Una vez recibí una profunda
revelación de mi motocicleta mientras la reparaba. Mi motocicleta
había estado funcionando con fuerza insuficiente desde hace mucho
tiempo. Aunque le hice algunos chequeos generales, no pude encontrar
el problema. No me ocupé seriamente de esto hasta que la motocicleta
se averió completamente. Cuando finalmente me decidí a
quitar el tubo de escape para una revisión detalla, ¡Quedé
sorprendido! El tubo estaba casi completamente tapado por los depósitos
de carbono que dejaron únicamente un diminuto canal para que
pasaran los gases. ¡No es de extrañar que hubiera estado
funcionando con fuerza insuficiente! En ese momento, me sentí
muy avergonzado y aprendí una lección de humildad.
Mirando hacia atrás, habían pasado años
desde que había limpiado los depósitos de carbono, y
no esperaba una obstrucción tan seria. Cuando empecé
a andar en la motocicleta al principio, le hacía el trabajo
de mantenimiento en forma regular. Pero gradualmente empecé
a disminuirlo y no le di mucha importancia mientras la motocicleta
todavía funcionara. Incluso a la hora del mantenimiento, sólo
lo hacía superficialmente. Por esa razón, la motocicleta
finalmente se descompuso.
Nuestra practica espiritual es exactamente igual.

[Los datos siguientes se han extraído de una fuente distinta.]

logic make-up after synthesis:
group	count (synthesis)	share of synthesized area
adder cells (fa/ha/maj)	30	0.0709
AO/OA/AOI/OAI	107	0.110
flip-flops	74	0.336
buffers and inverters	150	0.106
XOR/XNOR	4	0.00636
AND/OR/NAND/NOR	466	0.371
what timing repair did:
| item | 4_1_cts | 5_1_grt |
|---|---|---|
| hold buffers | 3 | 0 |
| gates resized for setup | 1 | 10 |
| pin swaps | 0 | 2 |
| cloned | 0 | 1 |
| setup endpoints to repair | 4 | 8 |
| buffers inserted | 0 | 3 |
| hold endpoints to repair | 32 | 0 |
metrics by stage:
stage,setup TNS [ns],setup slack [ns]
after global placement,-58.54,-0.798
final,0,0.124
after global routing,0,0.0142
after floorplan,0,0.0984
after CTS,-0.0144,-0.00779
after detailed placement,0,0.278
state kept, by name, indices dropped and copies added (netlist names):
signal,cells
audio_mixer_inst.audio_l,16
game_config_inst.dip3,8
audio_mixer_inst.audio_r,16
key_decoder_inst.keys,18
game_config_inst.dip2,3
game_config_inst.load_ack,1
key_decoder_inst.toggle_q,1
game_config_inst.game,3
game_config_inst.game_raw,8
### src/stlb_pkg.sv
/*
 * shared TLB package: Sv39 widths, tag and PTE types,
 * LFSR width and reset values
 */
package stlb_pkg;

    ////////////////////
    // address widths
    ////////////////////

    // Sv39 virtual page number, bits 38:12 of the vaddr
    localparam int VPN_W         = 27;
    localparam int VADDR_W       = 39;
    localparam int PAGE_OFFSET_W = 12;
    localparam int ASID_W        = 16;
    localparam int PPN_W         = 44;

    ////////////////////
    // entry types
    ////////////////////

    // translation payload returned to the small TLBs
    typedef struct packed {
        logic [PPN_W-1:0] ppn;
        // global mapping, ignores the asid on compare
        logic             g;
        logic             r;
        logic             w;
        logic             x;
        logic             u;
        logic             a;
        logic             d;
    } stlb_pte_t;

    // tag word, full vpn plus owning asid
    typedef struct packed {
        logic [VPN_W-1:0]  vpn;
        logic [ASID_W-1:0] asid;
    } stlb_tag_t;

    ////////////////////
    // replacement
    ////////////////////

    localparam int LFSR_W = 8;
    // any nonzero seed keeps the sequence alive
    localparam logic [LFSR_W-1:0] LFSR_SEED = 8'hA5;

    // idle value on the update ports
    localparam stlb_pte_t PTE_ZERO = '0;

endpackage
### src/stlb_miss_arbiter.sv
/*
 * decode stage that picks one ITLB or DTLB miss per cycle,
 * drives the array read and registers the requester
 */
`timescale 1ns/10ps

module stlb_miss_arbiter (
    input  logic                       clk_i,
    input  logic                       rst_ni,
    input  logic                       itlb_en_i,
    input  logic                       dtlb_en_i,
    input  logic [stlb_pkg::ASID_W-1:0]  asid_i,
    input  logic                       itlb_access_i,
    input  logic                       itlb_hit_i,
    input  logic [stlb_pkg::VADDR_W-1:0] itlb_vaddr_i,
    input  logic                       dtlb_access_i,
    input  logic                       dtlb_hit_i,
    input  logic [stlb_pkg::VADDR_W-1:0] dtlb_vaddr_i,
    output logic                       itlb_miss_o,
    output logic                       dtlb_miss_o,
    output logic                       rd_en_o,
    output logic [stlb_pkg::VPN_W-1:0]   rd_vpn_o,
    output logic [stlb_pkg::ASID_W-1:0]  rd_asid_o,
    output logic                       stlb_access_o,
    output logic                       req_itlb_o,
    output logic                       req_dtlb_o
);

    import stlb_pkg::*;

    logic itlb_sel;
    logic dtlb_sel;
    logic access_q;
    logic req_itlb_q;
    logic req_dtlb_q;

    // instruction side only when data side is idle
    assign itlb_sel = itlb_en_i & itlb_access_i & ~itlb_hit_i & ~dtlb_access_i;
    assign dtlb_sel = dtlb_en_i & dtlb_access_i & ~dtlb_hit_i;

    assign itlb_miss_o = itlb_sel;
    assign dtlb_miss_o = dtlb_sel;

    // read request into the lookup in the same cycle
    assign rd_en_o   = itlb_sel | dtlb_sel;
    assign rd_vpn_o  = itlb_sel ? itlb_vaddr_i[VADDR_W-1:PAGE_OFFSET_W]
                                : dtlb_vaddr_i[VADDR_W-1:PAGE_OFFSET_W];
    assign rd_asid_o = asid_i;

    ////////////////////
    // requester regs
    ////////////////////

    always_ff @(posedge clk_i or negedge rst_ni) begin
        if (!rst_ni) begin
            access_q   <= 1'b0;
            req_itlb_q <= 1'b0;
            req_dtlb_q <= 1'b0;
        end else begin
            access_q   <= itlb_sel | dtlb_sel;
            req_itlb_q <= itlb_sel;
            req_dtlb_q <= dtlb_sel;
        end
    end

    assign stlb_access_o = access_q;
    assign req_itlb_o    = req_itlb_q;
    assign req_dtlb_o    = req_dtlb_q;

endmodule
[src/stlb_pkg.sv]
/*
 * shared TLB package: Sv39 widths, tag and PTE types,
 * LFSR width and reset values
 */
package stlb_pkg;

    ////////////////////
    // address widths
    ////////////////////

    // Sv39 virtual page number, bits 38:12 of the vaddr
    localparam int VPN_W         = 27;
    localparam int VADDR_W       = 39;
    localparam int PAGE_OFFSET_W = 12;
    localparam int ASID_W        = 16;
    localparam int PPN_W         = 44;

    ////////////////////
    // entry types
    ////////////////////

    // translation payload returned to the small TLBs
    typedef struct packed {
        logic [PPN_W-1:0] ppn;
        // global mapping, ignores the asid on compare
        logic             g;
        logic             r;
        logic             w;
        logic             x;
        logic             u;
        logic             a;
        logic             d;
    } stlb_pte_t;

    // tag word, full vpn plus owning asid
    typedef struct packed {
        logic [VPN_W-1:0]  vpn;
        logic [ASID_W-1:0] asid;
    } stlb_tag_t;

    ////////////////////
    // replacement
    ////////////////////

    localparam int LFSR_W = 8;
    // any nonzero seed keeps the sequence alive
    localparam logic [LFSR_W-1:0] LFSR_SEED = 8'hA5;

    // idle value on the update ports
    localparam stlb_pte_t PTE_ZERO = '0;

endpackage
===== src/cpu_bus_pkg.sv =====
// CPU bus package
// 68000 bus widths, the two mode register addresses on the word bus
// and the autovector levels of the video interrupts

package cpu_bus_pkg;

    // ==========================================================
    // Bus types
    // ==========================================================
    typedef logic [23:1] addr_t;  // Word address, A0 is implied by UDS/LDS
    typedef logic [15:0] word_t;
    typedef logic [2:0]  fc_t;

    // ==========================================================
    // Register map
    // ==========================================================
    localparam addr_t SYNC_MODE_ADDR  = 23'h7F_C105;  // FF820A
    localparam addr_t SHIFT_MODE_ADDR = 23'h7F_C130;  // FF8260

    // Autovector levels, compared against A3..A1 during IACK
    localparam logic [2:0] HBL_LEVEL = 3'd2;
    localparam logic [2:0] VBL_LEVEL = 3'd4;

endpackage


===== src/video_timing_pkg.sv =====
// Video timing package
// Counter types and the decode points of the sync, blank and
// display-enable generators, given in m2 periods or in lines

package video_timing_pkg;

    typedef logic [6:0] hcount_t;    // Horizontal sync counter
    typedef logic [9:0] vcount_t;    // Vertical sync counter
    typedef logic [7:0] hdecount_t;  // Horizontal DE counter
    typedef logic [9:0] vdecount_t;  // Vertical DE counter

    // ==========================================================
    // Sync counters
    // ==========================================================
    localparam hcount_t HCOUNT_LAST      = 7'd127;
    localparam hcount_t HLOAD_PAL        = 7'd1;    // 128 periods per line
    localparam hcount_t HLOAD_NTSC       = 7'd2;    // 127
    localparam hcount_t HLOAD_MONO       = 7'd73;   // 56
    localparam hcount_t HSYNC_SET_COLOUR = 7'd101;
    localparam hcount_t HSYNC_RES_COLOUR = 7'd111;
    localparam hcount_t HSYNC_SET_MONO   = 7'd121;
    localparam hcount_t HSYNC_RES_MONO   = 7'd127;

    localparam vcount_t VCOUNT_LAST      = 10'd511;
    localparam vcount_t VLOAD_PAL        = 10'd200;  // 313 lines
    localparam vcount_t VLOAD_NTSC       = 10'd250;  // 263 lines
    localparam vcount_t VLOAD_MONO       = 10'd12;
    localparam vcount_t VLOAD_MONO60     = 10'd939;
    localparam vcount_t VSYNC_SET_COLOUR = 10'd508;
    localparam vcount_t VSYNC_SET_MONO   = 10'd510;

    // ==========================================================
    // Display enable and blank
    // ==========================================================
    localparam hdecount_t HDE_SET_PAL  = 8'd12;
    localparam hdecount_t HDE_RES_PAL  = 8'd96;
    localparam hdecount_t HDE_SET_NTSC = 8'd11;
    localparam hdecount_t HDE_RES_NTSC = 8'd95;
    localparam hdecount_t HDE_SET_MONO = 8'd2;
    localparam hdecount_t HDE_RES_MONO = 8'd43;

    // Points where BLANK_N goes high and low again
    localparam hdecount_t HBLANK_SET_PAL  = 8'd9;
    localparam hdecount_t HBLANK_SET_NTSC = 8'd8;
    localparam hdecount_t HBLANK_RESET    = 8'd114;

    localparam vdecount_t VDE_SET_PAL    = 10'd62;
    localparam vdecount_t VDE_RES_PAL    = 10'd262;
    localparam vdecount_t VDE_SET_NTSC   = 10'd33;
    localparam vdecount_t VDE_RES_NTSC   = 10'd233;
    localparam vdecount_t VDE_SET_MONO   = 10'd35;
    localparam vdecount_t VDE_RES_MONO   = 10'd435;
    localparam vdecount_t VDE_SET_MONO60 = 10'd120;
    localparam vdecount_t VDE_RES_MONO60 = 10'd520;

    localparam vdecount_t VBLANK_SET_PAL  = 10'd24;
    localparam vdecount_t VBLANK_SET_NTSC = 10'd15;
    localparam vdecount_t VBLANK_RES_PAL  = 10'd307;
    localparam vdecount_t VBLANK_RES_NTSC = 10'd257;

endpackage


===== src/clock_enables.sv =====
// m2 clock enables
// Splits clk32 into the rising and falling phase enables of the
// 2 MHz pixel timing clock, one pulse each per M2_DIV cycles

`timescale 1ns/1ps

module clock_enables #(
    parameter int M2_DIV = 16
) (
    input  logic clk32,
    input  logic porb,
    output logic m2_en_p_o,
    output logic m2_en_n_o
);

    localparam int PW = $clog2(M2_DIV);

    logic [PW-1:0] phase;

    always_ff @(posedge clk32 or negedge porb) begin
        if (!porb) begin
            phase     <= '0;
            m2_en_p_o <= 1'b0;
            m2_en_n_o <= 1'b0;
        end else begin
            if (phase == PW'(M2_DIV - 1)) phase <= '0;
            else phase <= phase + 1'b1;
            m2_en_p_o <= (phase == PW'(M2_DIV - 1));     // End of period
            m2_en_n_o <= (phase == PW'(M2_DIV / 2 - 1)); // Half way
        end
    end

endmodule


===== src/bus_regs.sv =====
// CPU bus registers
// Decodes the sync mode and shifter mode registers for the 68000,
// answers with DTACK, and raises HBL/VBL on the sync rising edges.
// An autovector acknowledge answers with VPA and clears the request

`timescale 1ns/1ps

module bus_regs (
    input  logic                clk32,
    input  logic                porb,
    input  logic                as_n_i,
    input  logic                rw_i,
    input  logic                uds_n_i,
    input  cpu_bus_pkg::fc_t    fc_i,
    input  cpu_bus_pkg::addr_t  addr_i,
    input  cpu_bus_pkg::word_t  data_i,
    output cpu_bus_pkg::word_t  data_o,
    output logic                dtack_n_o,
    output logic                vpa_n_o,
    input  logic                mfpint_n_i,
    input  logic                hsync_n_i,
    input  logic                vsync_n_i,
    output logic                ipl1_n_o,
    output logic                ipl2_n_o,
    output logic                mde1_o,
    output logic                mde0_o,
    output logic                pal_o
);

    logic data_cyc, iack;
    logic sync_sel, mode_sel, wr_en;
    logic hbl_ack, vbl_ack;
    logic hsync_d, vsync_d;
    logic hbl_pend, vbl_pend;

    // ==========================================================
    // Cycle decode
    // ==========================================================
    assign data_cyc = !as_n_i && (fc_i != 3'd7);
    assign iack     = !as_n_i && (fc_i == 3'd7);
    assign sync_sel = data_cyc && (addr_i == cpu_bus_pkg::SYNC_MODE_ADDR);
    assign mode_sel = data_cyc && (addr_i == cpu_bus_pkg::SHIFT_MODE_ADDR);
    assign wr_en    = !rw_i && !uds_n_i;   // Both registers live in the upper byte

    assign hbl_ack = iack && (addr_i[3:1] == cpu_bus_pkg::HBL_LEVEL);
    assign vbl_ack = iack && (addr_i[3:1] == cpu_bus_pkg::VBL_LEVEL);

    assign dtack_n_o = !(sync_sel || mode_sel);
    assign vpa_n_o   = !(hbl_ack || vbl_ack);

    always_ff @(posedge clk32 or negedge porb) begin
        if (!porb) begin
            pal_o  <= 1'b0;
            mde1_o <= 1'b0;
            mde0_o <= 1'b0;
        end else begin
            if (sync_sel && wr_en) pal_o <= data_i[9];
            if (mode_sel && wr_en) {mde1_o, mde0_o} <= data_i[9:8];
        end
    end

    // Unused bits float high on the real bus
    always_comb begin
        data_o = '1;
        if (rw_i && sync_sel) data_o[9:8] = {pal_o, 1'b0};
        if (rw_i && mode_sel) data_o[9:8] = {mde1_o, mde0_o};
    end

    // ==========================================================
    // HBL and VBL requests
    // ==========================================================
    always_ff @(posedge clk32 or negedge porb) begin
        if (!porb) begin
            hsync_d  <= 1'b1;
            vsync_d  <= 1'b1;
            hbl_pend <= 1'b0;
            vbl_pend <= 1'b0;
        end else begin
            hsync_d <= hsync_n_i;
            vsync_d <= vsync_n_i;
            if (hbl_ack) hbl_pend <= 1'b0;          // Acknowledge wins
            else if (hsync_n_i && !hsync_d) hbl_pend <= 1'b1;
            if (vbl_ack) vbl_pend <= 1'b0;
            else if (vsync_n_i && !vsync_d) vbl_pend <= 1'b1;
        end
    end

    // VBL is level 4, HBL level 2, MFP pulls all lines to level 6
    assign ipl2_n_o = mfpint_n_i && !vbl_pend;
    assign ipl1_n_o = mfpint_n_i && (!hbl_pend || vbl_pend);

endmodule


===== src/hsync_gen.sv =====
// Horizontal sync generator
// 7-bit counter on the m2 rising enable, reloaded twice at the end
// of the line with a mode value that sets the line length

`timescale 1ns/1ps

module hsync_gen (
    input  logic clk32,
    input  logic porb,
    input  logic m2_en_p_i,
    input  logic mde1_i,
    input  logic pal_i,
    output logic hsync_n_o,
    output logic hsync_start_o,
    output logic line_end_o,
    output logic vert_en_o
);

    video_timing_pkg::hcount_t hsc, load_val, sync_set, sync_res;
    logic                      hsc_load;   // Second reload pending

    assign load_val = mde1_i ? video_timing_pkg::HLOAD_MONO :
                      pal_i  ? video_timing_pkg::HLOAD_PAL : video_timing_pkg::HLOAD_NTSC;
    assign sync_set = mde1_i ? video_timing_pkg::HSYNC_SET_MONO
                             : video_timing_pkg::HSYNC_SET_COLOUR;
    assign sync_res = mde1_i ? video_timing_pkg::HSYNC_RES_MONO
                             : video_timing_pkg::HSYNC_RES_COLOUR;

    assign hsync_start_o = m2_en_p_i && (hsc == sync_set);
    assign line_end_o    = m2_en_p_i && (hsc == sync_res);
    assign vert_en_o     = m2_en_p_i && hsc_load;   // One per line

    always_ff @(posedge clk32 or negedge porb) begin
        if (!porb) begin
            hsc       <= '0;
            hsc_load  <= 1'b0;
            hsync_n_o <= 1'b1;
        end else if (m2_en_p_i) begin
            if (hsc == video_timing_pkg::HCOUNT_LAST || hsc_load) begin
                hsc      <= load_val;
                hsc_load <= !hsc_load;
            end else begin
                hsc <= hsc + 1'b1;
            end
            if (hsc == sync_set) hsync_n_o <= 1'b0;
            else if (hsc == sync_res) hsync_n_o <= 1'b1;
        end
    end

endmodule


===== src/vsync_gen.sv =====
// Vertical sync generator
// Line counter with the STE double reload, so a mode change made
// after the first reload still sets the length of the next frame

`timescale 1ns/1ps

module vsync_gen (
    input  logic clk32,
    input  logic porb,
    input  logic vert_en_i,
    input  logic mde1_i,
    input  logic pal_i,
    input  logic mde60_i,
    output logic vsync_n_o,
    output logic frame_start_o
);

    video_timing_pkg::vcount_t vsc, load_val, sync_set;
    logic                      vsc_load;

    always_comb begin
        if (mde1_i)
            load_val = mde60_i ? video_timing_pkg::VLOAD_MONO60 : video_timing_pkg::VLOAD_MONO;
        else
            load_val = pal_i ? video_timing_pkg::VLOAD_PAL : video_timing_pkg::VLOAD_NTSC;
    end

    assign sync_set = mde1_i ? video_timing_pkg::VSYNC_SET_MONO
                             : video_timing_pkg::VSYNC_SET_COLOUR;

    assign frame_start_o = vert_en_i && (vsc == sync_set);

    always_ff @(posedge clk32 or negedge porb) begin
        if (!porb) begin
            vsc       <= '0;
            vsc_load  <= 1'b1;   // Take a valid count on the first line
            vsync_n_o <= 1'b1;
        end else if (vert_en_i) begin
            if (vsc == video_timing_pkg::VCOUNT_LAST || vsc_load) begin
                vsc      <= load_val;
                vsc_load <= !vsc_load;
                if (vsc_load) vsync_n_o <= 1'b1;   // VSYNC ends with the second reload
            end else begin
                vsc <= vsc + 1'b1;
                if (vsc == sync_set) vsync_n_o <= 1'b0;
            end
        end
    end

endmodule


===== src/de_gen.sv =====
// Display enable and blank generator
// Counts m2 periods from HSYNC and lines from VSYNC to frame the
// active window and the blanking, then registers DE and BLANK_N

`timescale 1ns/1ps

module de_gen (
    input  logic clk32,
    input  logic porb,
    input  logic m2_en_p_i,
    input  logic m2_en_n_i,
    input  logic hsync_start_i,
    input  logic line_end_i,
    input  logic frame_start_i,
    input  logic mde1_i,
    input  logic mde0_i,
    input  logic pal_i,
    input  logic mde60_i,
    output logic de_o,
    output logic blank_n_o
);

    video_timing_pkg::hdecount_t hdec, hde_set, hde_res, hblank_set;
    video_timing_pkg::vdecount_t vdec, vde_set, vde_res, vblank_set, vblank_res;
    logic                        hde, vde, hblank_n, vblank_n;

    // ==========================================================
    // Decode points of the current mode
    // ==========================================================
    always_comb begin
        if (mde1_i) begin
            hde_set = video_timing_pkg::HDE_SET_MONO;
            hde_res = video_timing_pkg::HDE_RES_MONO;
            vde_set = mde60_i ? video_timing_pkg::VDE_SET_MONO60
                              : video_timing_pkg::VDE_SET_MONO;
            vde_res = mde60_i ? video_timing_pkg::VDE_RES_MONO60
                              : video_timing_pkg::VDE_RES_MONO;
        end else if (pal_i) begin
            hde_set = video_timing_pkg::HDE_SET_PAL;
            hde_res = video_timing_pkg::HDE_RES_PAL;
            vde_set = video_timing_pkg::VDE_SET_PAL;
            vde_res = video_timing_pkg::VDE_RES_PAL;
        end else begin
            hde_set = video_timing_pkg::HDE_SET_NTSC;
            hde_res = video_timing_pkg::HDE_RES_NTSC;
            vde_set = video_timing_pkg::VDE_SET_NTSC;
            vde_res = video_timing_pkg::VDE_RES_NTSC;
        end
        if (mde0_i) hde_set = hde_set + 8'd2;   // Medium resolution starts later
    end

    assign hblank_set = pal_i ? video_timing_pkg::HBLANK_SET_PAL
                              : video_timing_pkg::HBLANK_SET_NTSC;
    assign vblank_set = pal_i ? video_timing_pkg::VBLANK_SET_PAL
                              : video_timing_pkg::VBLANK_SET_NTSC;
    assign vblank_res = pal_i ? video_timing_pkg::VBLANK_RES_PAL
                              : video_timing_pkg::VBLANK_RES_NTSC;

    assign hde      = (hdec >= hde_set) && (hdec < hde_res);
    assign vde      = (vdec >= vde_set) && (vdec < vde_res);
    assign hblank_n = (hdec >= hblank_set) && (hdec < video_timing_pkg::HBLANK_RESET);
    assign vblank_n = (vdec >= vblank_set) && (vdec < vblank_res);

    // ==========================================================
    // Counters and output register
    // ==========================================================
    always_ff @(posedge clk32 or negedge porb) begin
        if (!porb) begin
            hdec <= '0;
            vdec <= '0;
        end else begin
            if (hsync_start_i) hdec <= '0;
            else if (m2_en_n_i) hdec <= hdec + 1'b1;
            if (frame_start_i) vdec <= '0;
            else if (line_end_i) vdec <= vdec + 1'b1;
        end
    end

    always_ff @(posedge clk32 or negedge porb) begin
        if (!porb) begin
            de_o      <= 1'b1;
            blank_n_o <= 1'b1;
        end else if (m2_en_p_i) begin
            de_o      <= hde && vde;
            blank_n_o <= mde1_i || (hblank_n && vblank_n);   // Mono monitor has no blanking
        end
    end

endmodule


===== src/gstmcu_video.sv =====
// GSTMCU video timing top level
// 68000 register front end, m2 enables, horizontal and vertical
// sync, display enable and blank, and the HBL/VBL interrupts

`timescale 1ns/1ps

module gstmcu_video #(
    parameter int M2_DIV = 16
) (
    input  logic                clk32,
    input  logic                porb,
    input  logic                as_n_i,
    input  logic                rw_i,
    input  logic                uds_n_i,
    input  cpu_bus_pkg::fc_t    fc_i,
    input  cpu_bus_pkg::addr_t  addr_i,
    input  cpu_bus_pkg::word_t  data_i,
    output cpu_bus_pkg::word_t  data_o,
    output logic                dtack_n_o,
    output logic                vpa_n_o,
    input  logic                mfpint_n_i,
    input  logic                mde60_i,
    output logic                ipl1_n_o,
    output logic                ipl2_n_o,
    output logic                hsync_n_o,
    output logic                vsync_n_o,
    output logic                de_o,
    output logic                blank_n_o,
    output logic                pal_o
);

    logic m2_en_p, m2_en_n;
    logic mde1, mde0;
    logic hsync_start, line_end, vert_en, frame_start;

    clock_enables #(.M2_DIV(M2_DIV)) clock_enables_i (
        .clk32(clk32), .porb(porb), .m2_en_p_o(m2_en_p), .m2_en_n_o(m2_en_n)
    );

    bus_regs bus_regs_i (
        .clk32(clk32), .porb(porb),
        .as_n_i(as_n_i), .rw_i(rw_i), .uds_n_i(uds_n_i), .fc_i(fc_i),
        .addr_i(addr_i), .data_i(data_i), .data_o(data_o),
        .dtack_n_o(dtack_n_o), .vpa_n_o(vpa_n_o), .mfpint_n_i(mfpint_n_i),
        .hsync_n_i(hsync_n_o), .vsync_n_i(vsync_n_o),
        .ipl1_n_o(ipl1_n_o), .ipl2_n_o(ipl2_n_o),
        .mde1_o(mde1), .mde0_o(mde0), .pal_o(pal_o)
    );

    hsync_gen hsync_gen_i (
        .clk32(clk32), .porb(porb), .m2_en_p_i(m2_en_p),
        .mde1_i(mde1), .pal_i(pal_o),
        .hsync_n_o(hsync_n_o), .hsync_start_o(hsync_start),
        .line_end_o(line_end), .vert_en_o(vert_en)
    );

    vsync_gen vsync_gen_i (
        .clk32(clk32), .porb(porb), .vert_en_i(vert_en),
        .mde1_i(mde1), .pal_i(pal_o), .mde60_i(mde60_i),
        .vsync_n_o(vsync_n_o), .frame_start_o(frame_start)
    );

    de_gen de_gen_i (
        .clk32(clk32), .porb(porb), .m2_en_p_i(m2_en_p), .m2_en_n_i(m2_en_n),
        .hsync_start_i(hsync_start), .line_end_i(line_end),
        .frame_start_i(frame_start),
        .mde1_i(mde1), .mde0_i(mde0), .pal_i(pal_o), .mde60_i(mde60_i),
        .de_o(de_o), .blank_n_o(blank_n_o)
    );

endmodule


===== config.mk =====
export PLATFORM = sky130hd
export DESIGN_NAME = gstmcu_video
export DESIGN_NICKNAME = d
export VERILOG_FILES = /design/src/cpu_bus_pkg.sv /design/src/video_timing_pkg.sv /design/src/clock_enables.sv /design/src/bus_regs.sv /design/src/hsync_gen.sv /design/src/vsync_gen.sv /design/src/de_gen.sv /design/src/gstmcu_video.sv
export SDC_FILE = /design/constraint.sdc
export NUM_CORES = 1
export LEC_CHECK = 0
export BUFFER_PORTS_ARGS = -buffer_cell sky130_fd_sc_hd__buf_2
export CELL_PAD_IN_SITES_DETAIL_PLACEMENT = 0
export CELL_PAD_IN_SITES_GLOBAL_PLACEMENT = 1
export CORE_ASPECT_RATIO = 1.1
export CORE_MARGIN = 8
export CORE_UTILIZATION = 38
export DETAILED_ROUTE_END_ITERATION = 8
export HOLD_SLACK_MARGIN = 0.02
export PLACE_DENSITY_LB_ADDON = 0.1
export SETUP_SLACK_MARGIN = 0.2
export SYNTH_ARGS = -nofsm -noshare
export SYNTH_HDL_FRONTEND = slang
export SYNTH_SLANG_ARGS = --single-unit

===== constraint.sdc =====
create_clock -name clk32 -period 2.35 [get_ports clk32]
set_input_delay 0.3525 -clock clk32 [delete_from_list [all_inputs] [get_ports clk32]]
set_output_delay 0.3525 -clock clk32 [all_outputs]
set_load 0.01 [all_outputs]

Si no tenemos suficiente sinceridad como cuando éramos recién
iniciados, nos volvemos perezosos. Si no revisamos nuestro cuerpo,
palabra y mente en forma habitual, es difícil para nosotros
recibir las bendiciones de Dios, y por consiguiente no podemos llegar
a ser elevados. Si no tenemos el valor de encarar y reconocer nuestras
debilidades, es imposible para nosotros descubrir en dónde
estamos estancados. De esta experiencia, he aprendido que cuando reflexiono
profundamente internamente, los problemas difíciles surgen
de una manera natural, y la razón por la cual no había
sido capaz de verlos, era que mi auto examen no había sido
cuidadoso y completo.
En cuanto a mí respecta en este asunto, la
situación seria de la motocicleta demuestra que tengo mucho
que mejorar internamente. No habría sido así en el exterior
si hubiera sido perfecto en lo interno. Por lo tanto, fue debido a
mi falta de introspección y humildad, mi hábito de hacer
las cosas imperfectamente, siempre buscando una manera más
fácil y siempre estando ocupado previniendo a los demás
sin conocer los peligros en mi interior.
Tomo esta oportunidad para ofrecer este incidente
como referencia a nuestros compañeros iniciados, y espero que
en nuestro sendero espiritual, permanezcamos cautos en todo momento
y nos purifiquemos en todos los aspectos cada vez que nos sea posible.